§ **Stored data entries**
================================
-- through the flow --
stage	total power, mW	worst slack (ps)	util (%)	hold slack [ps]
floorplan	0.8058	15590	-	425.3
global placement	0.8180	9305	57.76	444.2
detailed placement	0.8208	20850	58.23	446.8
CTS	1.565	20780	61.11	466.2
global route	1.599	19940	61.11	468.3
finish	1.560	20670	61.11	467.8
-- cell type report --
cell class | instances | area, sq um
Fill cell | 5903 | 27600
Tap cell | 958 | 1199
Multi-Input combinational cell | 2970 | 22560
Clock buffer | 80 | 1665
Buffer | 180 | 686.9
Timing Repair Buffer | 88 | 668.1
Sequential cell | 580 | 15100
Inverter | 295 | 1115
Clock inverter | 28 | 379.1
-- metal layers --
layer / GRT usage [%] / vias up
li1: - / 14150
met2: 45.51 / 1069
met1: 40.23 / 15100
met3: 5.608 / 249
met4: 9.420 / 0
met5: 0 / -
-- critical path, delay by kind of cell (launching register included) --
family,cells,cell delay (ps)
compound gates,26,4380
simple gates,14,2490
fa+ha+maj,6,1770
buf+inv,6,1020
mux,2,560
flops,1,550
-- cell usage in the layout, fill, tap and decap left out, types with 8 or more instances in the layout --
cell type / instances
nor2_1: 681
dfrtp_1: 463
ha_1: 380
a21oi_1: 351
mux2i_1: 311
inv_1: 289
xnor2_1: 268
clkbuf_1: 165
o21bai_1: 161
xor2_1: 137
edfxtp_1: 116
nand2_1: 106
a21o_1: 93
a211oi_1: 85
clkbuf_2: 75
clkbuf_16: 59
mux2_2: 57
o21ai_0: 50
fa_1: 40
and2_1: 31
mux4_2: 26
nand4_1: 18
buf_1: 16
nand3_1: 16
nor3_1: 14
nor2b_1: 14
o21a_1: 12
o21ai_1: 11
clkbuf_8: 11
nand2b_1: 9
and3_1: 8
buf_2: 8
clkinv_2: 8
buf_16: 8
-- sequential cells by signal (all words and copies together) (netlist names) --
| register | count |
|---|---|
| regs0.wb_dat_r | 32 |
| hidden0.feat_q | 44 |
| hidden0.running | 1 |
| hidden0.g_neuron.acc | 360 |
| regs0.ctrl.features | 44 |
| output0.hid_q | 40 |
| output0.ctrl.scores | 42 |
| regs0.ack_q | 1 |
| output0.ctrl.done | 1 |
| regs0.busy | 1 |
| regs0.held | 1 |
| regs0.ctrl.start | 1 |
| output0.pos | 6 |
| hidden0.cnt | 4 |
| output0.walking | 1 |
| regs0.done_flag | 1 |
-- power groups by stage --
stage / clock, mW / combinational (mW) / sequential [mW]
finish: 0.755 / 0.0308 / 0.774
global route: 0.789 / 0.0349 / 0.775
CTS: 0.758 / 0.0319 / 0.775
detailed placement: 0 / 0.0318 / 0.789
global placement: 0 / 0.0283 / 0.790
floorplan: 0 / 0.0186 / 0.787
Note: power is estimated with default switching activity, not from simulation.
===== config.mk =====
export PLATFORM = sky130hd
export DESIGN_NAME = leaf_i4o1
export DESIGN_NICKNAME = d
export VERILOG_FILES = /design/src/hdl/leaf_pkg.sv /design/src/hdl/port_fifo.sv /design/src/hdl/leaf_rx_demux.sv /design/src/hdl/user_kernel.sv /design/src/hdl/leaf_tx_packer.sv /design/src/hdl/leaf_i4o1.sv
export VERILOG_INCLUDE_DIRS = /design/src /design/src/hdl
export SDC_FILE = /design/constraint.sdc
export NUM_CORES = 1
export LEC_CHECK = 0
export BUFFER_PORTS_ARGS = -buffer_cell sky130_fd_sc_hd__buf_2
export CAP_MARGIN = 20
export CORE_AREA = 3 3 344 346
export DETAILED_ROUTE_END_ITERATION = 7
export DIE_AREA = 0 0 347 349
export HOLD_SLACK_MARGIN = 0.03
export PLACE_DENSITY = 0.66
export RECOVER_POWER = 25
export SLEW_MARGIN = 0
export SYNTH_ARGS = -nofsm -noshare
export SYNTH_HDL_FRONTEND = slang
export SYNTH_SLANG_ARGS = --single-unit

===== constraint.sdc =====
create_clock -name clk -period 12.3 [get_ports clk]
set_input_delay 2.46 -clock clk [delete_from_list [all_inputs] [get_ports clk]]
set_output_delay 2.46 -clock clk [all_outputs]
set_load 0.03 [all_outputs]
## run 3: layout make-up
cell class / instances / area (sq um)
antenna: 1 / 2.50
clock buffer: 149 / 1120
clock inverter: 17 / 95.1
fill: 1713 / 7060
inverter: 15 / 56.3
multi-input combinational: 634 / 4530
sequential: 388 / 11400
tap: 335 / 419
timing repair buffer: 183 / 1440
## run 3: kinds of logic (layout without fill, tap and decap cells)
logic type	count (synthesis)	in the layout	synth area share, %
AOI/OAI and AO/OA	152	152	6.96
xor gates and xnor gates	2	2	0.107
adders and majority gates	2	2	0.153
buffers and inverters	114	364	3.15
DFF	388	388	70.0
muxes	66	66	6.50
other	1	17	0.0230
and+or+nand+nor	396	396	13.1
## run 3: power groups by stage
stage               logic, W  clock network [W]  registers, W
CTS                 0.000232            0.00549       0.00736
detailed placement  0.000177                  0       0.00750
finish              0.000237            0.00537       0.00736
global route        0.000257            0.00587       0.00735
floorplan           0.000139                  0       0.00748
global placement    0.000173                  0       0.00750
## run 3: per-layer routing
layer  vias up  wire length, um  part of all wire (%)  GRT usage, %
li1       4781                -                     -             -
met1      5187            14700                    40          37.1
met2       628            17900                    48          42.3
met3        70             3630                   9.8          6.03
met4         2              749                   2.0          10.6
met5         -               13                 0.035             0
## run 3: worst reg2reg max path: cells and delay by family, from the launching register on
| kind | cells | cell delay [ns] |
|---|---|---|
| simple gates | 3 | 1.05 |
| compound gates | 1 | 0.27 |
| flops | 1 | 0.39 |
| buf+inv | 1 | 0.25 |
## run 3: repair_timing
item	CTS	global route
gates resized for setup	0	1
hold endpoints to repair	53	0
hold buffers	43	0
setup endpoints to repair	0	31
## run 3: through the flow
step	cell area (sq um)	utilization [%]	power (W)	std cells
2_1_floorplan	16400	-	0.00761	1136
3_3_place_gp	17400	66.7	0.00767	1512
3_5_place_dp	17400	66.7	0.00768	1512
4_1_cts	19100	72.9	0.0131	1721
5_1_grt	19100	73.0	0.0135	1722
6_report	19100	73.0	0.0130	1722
================================
§ **Problem description**
Please give the number of lines in the data above that hold "through", and write nothing else.

§ **Worked solution**
2